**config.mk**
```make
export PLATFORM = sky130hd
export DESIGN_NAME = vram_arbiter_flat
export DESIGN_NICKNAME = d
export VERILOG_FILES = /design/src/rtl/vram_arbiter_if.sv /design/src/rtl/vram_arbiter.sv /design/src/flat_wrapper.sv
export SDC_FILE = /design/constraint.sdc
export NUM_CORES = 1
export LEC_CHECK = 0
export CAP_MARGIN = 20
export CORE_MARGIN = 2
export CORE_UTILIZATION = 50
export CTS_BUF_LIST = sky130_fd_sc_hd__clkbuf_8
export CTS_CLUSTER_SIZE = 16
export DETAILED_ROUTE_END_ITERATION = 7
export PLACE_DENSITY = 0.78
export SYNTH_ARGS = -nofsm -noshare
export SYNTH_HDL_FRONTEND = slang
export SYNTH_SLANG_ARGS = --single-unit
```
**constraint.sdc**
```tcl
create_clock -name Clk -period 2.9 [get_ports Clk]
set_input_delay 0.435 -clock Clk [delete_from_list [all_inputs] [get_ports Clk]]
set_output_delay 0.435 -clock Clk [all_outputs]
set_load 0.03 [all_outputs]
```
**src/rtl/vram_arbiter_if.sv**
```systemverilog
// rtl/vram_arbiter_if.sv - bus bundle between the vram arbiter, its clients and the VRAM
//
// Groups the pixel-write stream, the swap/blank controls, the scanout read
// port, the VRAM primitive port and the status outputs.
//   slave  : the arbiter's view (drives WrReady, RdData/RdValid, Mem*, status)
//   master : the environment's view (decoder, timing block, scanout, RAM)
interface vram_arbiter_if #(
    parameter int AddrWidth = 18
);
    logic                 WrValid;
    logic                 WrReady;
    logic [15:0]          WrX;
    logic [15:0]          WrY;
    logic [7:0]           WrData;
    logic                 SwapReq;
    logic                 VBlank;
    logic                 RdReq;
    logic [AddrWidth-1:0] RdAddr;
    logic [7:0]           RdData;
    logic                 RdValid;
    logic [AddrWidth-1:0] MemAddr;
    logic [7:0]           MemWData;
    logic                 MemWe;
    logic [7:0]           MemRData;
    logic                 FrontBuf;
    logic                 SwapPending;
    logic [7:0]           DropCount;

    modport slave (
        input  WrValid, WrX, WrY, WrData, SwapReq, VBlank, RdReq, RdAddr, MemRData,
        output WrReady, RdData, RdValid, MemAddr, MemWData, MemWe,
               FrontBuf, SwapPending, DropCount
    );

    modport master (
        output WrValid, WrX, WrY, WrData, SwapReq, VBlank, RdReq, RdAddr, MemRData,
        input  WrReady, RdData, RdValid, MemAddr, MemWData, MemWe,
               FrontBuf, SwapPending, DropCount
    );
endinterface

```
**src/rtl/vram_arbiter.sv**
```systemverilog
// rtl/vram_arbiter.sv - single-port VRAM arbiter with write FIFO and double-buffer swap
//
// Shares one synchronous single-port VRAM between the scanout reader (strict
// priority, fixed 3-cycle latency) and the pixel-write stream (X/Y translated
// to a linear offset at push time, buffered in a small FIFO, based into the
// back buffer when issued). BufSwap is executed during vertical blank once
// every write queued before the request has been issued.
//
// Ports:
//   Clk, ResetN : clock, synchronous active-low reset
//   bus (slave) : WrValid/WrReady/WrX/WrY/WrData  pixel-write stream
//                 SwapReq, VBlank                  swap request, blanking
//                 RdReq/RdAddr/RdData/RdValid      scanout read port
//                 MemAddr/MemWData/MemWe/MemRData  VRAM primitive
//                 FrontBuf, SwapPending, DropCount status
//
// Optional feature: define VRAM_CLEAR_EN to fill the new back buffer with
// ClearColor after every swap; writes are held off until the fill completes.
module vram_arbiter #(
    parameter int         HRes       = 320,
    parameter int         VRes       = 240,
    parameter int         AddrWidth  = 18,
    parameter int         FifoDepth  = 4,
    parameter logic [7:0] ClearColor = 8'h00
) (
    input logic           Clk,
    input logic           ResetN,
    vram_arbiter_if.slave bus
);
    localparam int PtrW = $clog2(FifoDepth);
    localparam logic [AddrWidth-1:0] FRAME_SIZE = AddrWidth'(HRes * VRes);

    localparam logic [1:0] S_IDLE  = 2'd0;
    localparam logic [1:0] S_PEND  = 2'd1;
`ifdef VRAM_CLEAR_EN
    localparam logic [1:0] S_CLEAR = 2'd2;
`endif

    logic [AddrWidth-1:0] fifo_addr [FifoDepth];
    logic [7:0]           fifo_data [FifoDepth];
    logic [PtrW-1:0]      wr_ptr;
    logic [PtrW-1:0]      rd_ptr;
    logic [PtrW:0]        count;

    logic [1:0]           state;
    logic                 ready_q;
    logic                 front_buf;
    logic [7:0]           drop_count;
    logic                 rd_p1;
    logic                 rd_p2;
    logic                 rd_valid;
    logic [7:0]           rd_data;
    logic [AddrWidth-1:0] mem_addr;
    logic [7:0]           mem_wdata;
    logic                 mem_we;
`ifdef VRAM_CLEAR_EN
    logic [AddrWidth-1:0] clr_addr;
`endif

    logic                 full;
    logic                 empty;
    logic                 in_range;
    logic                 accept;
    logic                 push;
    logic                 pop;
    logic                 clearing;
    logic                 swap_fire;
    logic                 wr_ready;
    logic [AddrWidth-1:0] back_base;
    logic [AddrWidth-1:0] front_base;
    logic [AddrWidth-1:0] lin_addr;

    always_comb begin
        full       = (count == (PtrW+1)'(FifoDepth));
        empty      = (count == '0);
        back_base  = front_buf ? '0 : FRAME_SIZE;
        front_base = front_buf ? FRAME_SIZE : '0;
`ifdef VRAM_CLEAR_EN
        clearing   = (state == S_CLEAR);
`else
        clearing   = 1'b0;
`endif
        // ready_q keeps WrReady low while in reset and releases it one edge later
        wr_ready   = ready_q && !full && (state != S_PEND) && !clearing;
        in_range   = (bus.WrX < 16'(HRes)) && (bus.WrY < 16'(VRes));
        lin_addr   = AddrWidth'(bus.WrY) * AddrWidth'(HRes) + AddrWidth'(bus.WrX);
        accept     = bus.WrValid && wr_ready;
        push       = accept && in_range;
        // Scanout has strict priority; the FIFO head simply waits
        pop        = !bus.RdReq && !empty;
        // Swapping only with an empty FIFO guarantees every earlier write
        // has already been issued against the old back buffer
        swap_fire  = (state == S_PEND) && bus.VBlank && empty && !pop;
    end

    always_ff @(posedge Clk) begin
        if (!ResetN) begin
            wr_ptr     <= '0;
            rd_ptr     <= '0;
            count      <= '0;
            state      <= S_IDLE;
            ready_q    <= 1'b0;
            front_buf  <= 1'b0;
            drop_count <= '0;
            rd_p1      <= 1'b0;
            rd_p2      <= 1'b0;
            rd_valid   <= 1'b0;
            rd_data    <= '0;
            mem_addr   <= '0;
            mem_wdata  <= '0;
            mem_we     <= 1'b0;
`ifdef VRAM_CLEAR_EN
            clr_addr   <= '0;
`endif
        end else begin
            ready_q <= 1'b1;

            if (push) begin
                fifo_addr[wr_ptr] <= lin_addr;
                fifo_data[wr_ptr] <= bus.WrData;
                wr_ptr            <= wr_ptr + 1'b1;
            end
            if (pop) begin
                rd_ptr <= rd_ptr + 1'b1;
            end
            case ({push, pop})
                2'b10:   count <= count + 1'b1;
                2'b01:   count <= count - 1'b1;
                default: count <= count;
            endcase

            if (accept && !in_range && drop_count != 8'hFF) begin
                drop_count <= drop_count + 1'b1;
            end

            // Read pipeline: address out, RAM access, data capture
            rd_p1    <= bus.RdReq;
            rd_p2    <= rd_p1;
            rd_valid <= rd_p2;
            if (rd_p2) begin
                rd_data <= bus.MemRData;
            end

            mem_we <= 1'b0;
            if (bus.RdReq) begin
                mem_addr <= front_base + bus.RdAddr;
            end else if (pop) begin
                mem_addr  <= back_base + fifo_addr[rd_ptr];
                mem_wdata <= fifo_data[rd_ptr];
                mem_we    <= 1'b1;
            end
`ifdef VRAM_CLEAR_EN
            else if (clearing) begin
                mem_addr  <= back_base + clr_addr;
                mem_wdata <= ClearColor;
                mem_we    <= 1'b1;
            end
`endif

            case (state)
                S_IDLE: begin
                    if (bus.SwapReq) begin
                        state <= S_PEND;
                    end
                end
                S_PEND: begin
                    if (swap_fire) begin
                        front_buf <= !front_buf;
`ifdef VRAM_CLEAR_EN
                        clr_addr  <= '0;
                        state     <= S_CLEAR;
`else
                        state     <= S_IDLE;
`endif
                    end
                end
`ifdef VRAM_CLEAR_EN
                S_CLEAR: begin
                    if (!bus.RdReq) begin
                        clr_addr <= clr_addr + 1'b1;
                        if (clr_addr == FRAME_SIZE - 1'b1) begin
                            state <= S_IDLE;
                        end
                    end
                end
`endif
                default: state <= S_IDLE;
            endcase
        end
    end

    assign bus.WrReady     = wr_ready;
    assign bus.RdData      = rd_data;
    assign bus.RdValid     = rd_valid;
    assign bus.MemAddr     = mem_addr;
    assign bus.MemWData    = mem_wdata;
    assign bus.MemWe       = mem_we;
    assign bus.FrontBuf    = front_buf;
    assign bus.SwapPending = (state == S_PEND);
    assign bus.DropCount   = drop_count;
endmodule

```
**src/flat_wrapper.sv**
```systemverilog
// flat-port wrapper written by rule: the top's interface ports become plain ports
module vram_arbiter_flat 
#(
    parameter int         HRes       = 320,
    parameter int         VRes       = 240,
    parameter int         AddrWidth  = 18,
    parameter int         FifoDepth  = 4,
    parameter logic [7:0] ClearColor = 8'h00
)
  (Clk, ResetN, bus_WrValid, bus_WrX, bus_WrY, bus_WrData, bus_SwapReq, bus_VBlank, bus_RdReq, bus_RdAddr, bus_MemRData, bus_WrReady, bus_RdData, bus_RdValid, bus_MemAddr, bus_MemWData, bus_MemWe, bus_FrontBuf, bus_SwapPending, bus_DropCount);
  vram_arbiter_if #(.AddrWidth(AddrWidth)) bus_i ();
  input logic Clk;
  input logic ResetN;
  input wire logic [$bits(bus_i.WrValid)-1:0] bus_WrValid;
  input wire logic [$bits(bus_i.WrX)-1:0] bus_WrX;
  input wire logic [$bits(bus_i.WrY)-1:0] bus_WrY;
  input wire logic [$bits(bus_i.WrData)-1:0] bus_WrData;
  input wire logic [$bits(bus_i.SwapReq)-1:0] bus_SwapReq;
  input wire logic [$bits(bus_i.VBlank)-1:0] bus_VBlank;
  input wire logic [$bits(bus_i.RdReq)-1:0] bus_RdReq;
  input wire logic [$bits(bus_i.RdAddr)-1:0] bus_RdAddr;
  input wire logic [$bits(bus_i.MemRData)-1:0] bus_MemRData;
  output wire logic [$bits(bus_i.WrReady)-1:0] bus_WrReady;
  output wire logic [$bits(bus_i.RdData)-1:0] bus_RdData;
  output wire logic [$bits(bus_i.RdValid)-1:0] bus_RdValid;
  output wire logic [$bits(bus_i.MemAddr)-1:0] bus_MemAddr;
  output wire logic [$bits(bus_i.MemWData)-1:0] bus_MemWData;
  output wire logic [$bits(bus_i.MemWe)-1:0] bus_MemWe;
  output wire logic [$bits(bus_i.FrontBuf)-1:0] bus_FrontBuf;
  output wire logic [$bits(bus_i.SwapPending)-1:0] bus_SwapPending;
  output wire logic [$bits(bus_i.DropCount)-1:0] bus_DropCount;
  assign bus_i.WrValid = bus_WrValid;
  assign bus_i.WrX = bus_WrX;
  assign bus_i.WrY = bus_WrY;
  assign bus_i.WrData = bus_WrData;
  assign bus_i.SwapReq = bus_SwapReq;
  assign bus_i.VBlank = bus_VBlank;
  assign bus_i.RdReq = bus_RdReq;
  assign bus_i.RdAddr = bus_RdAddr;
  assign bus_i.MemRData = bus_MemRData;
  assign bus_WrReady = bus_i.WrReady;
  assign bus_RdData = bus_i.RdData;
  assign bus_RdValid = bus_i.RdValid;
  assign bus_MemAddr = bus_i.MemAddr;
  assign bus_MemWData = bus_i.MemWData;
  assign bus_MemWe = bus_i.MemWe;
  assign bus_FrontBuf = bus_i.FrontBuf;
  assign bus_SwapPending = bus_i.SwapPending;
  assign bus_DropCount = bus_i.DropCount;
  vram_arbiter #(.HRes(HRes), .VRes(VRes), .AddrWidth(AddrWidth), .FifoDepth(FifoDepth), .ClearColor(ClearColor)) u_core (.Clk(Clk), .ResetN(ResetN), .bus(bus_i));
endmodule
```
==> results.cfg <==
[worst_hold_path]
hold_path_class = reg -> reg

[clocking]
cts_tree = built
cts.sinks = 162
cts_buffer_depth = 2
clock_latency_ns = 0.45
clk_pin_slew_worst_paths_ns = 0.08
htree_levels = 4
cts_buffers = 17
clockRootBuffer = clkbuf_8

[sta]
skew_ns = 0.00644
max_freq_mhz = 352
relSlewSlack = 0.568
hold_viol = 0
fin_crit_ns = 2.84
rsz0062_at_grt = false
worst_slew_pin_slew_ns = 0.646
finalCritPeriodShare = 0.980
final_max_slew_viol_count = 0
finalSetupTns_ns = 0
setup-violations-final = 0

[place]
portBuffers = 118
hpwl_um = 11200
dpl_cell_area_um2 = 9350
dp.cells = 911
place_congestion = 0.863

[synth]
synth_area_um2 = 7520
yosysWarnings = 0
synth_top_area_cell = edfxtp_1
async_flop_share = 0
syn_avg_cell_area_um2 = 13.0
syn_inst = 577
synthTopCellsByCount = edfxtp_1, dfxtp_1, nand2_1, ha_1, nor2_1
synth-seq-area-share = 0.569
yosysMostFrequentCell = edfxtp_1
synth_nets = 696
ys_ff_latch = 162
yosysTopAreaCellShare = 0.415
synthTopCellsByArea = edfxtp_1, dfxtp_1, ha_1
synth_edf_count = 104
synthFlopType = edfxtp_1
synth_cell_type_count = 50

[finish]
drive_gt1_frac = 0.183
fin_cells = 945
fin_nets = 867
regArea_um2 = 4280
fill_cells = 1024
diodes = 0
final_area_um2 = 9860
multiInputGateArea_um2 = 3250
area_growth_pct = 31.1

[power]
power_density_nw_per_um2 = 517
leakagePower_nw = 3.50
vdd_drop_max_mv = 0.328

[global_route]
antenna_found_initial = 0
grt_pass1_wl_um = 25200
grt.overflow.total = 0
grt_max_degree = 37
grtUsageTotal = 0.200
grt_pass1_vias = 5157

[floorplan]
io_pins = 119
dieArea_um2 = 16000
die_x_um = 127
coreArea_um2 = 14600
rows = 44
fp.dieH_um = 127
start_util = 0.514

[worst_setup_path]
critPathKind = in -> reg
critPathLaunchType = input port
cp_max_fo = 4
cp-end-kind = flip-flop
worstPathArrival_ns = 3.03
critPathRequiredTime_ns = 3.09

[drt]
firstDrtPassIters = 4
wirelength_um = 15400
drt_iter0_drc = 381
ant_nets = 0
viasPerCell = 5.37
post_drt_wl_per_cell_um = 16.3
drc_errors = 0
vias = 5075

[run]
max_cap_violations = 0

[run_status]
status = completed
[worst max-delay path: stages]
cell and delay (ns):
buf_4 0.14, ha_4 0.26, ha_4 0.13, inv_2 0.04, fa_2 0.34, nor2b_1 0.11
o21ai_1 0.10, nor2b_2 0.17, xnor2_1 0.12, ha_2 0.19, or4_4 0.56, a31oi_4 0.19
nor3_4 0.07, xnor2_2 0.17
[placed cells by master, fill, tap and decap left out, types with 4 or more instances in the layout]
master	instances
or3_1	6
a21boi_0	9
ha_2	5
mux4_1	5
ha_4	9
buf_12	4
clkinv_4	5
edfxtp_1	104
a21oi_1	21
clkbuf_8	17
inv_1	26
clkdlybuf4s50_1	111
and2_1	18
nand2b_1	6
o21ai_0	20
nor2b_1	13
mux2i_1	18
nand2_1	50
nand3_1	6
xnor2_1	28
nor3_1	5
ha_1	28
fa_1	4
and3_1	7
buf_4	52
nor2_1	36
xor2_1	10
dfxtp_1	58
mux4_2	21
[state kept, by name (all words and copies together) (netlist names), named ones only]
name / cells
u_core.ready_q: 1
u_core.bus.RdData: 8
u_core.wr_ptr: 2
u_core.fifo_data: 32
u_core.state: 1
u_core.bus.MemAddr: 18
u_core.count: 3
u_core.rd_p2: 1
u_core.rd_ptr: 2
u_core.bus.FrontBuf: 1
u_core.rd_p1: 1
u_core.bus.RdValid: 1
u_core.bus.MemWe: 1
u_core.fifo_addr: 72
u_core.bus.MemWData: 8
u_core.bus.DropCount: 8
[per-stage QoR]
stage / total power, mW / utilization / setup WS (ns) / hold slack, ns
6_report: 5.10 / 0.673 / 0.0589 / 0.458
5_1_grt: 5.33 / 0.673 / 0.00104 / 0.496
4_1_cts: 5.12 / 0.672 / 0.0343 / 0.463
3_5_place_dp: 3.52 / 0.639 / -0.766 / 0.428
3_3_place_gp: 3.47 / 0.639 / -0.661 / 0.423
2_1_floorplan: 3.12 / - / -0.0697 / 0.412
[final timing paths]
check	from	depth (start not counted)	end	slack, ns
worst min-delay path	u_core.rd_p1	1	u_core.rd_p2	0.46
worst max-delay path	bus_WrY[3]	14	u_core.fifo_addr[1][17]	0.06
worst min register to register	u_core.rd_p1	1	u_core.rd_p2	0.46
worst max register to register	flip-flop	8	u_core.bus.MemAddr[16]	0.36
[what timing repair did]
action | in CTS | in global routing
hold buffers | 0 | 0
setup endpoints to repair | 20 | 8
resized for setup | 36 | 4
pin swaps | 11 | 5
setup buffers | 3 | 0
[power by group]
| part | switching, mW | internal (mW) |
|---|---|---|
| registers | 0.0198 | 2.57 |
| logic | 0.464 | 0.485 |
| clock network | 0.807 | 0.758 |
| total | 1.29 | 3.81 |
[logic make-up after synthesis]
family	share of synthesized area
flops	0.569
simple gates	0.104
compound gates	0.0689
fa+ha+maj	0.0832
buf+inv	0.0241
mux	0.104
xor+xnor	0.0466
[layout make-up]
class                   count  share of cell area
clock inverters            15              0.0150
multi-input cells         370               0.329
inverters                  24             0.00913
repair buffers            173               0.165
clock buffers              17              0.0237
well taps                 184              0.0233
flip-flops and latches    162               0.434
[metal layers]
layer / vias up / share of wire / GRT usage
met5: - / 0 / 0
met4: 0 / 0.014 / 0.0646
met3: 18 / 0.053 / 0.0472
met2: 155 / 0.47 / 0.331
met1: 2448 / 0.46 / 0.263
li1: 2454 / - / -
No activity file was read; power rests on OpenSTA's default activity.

***

## WORK INSTRUCTION:
Taking the lines above one at a time, give the number of them that contain the string "inverters". Add nothing else.

## SOLUTION:
2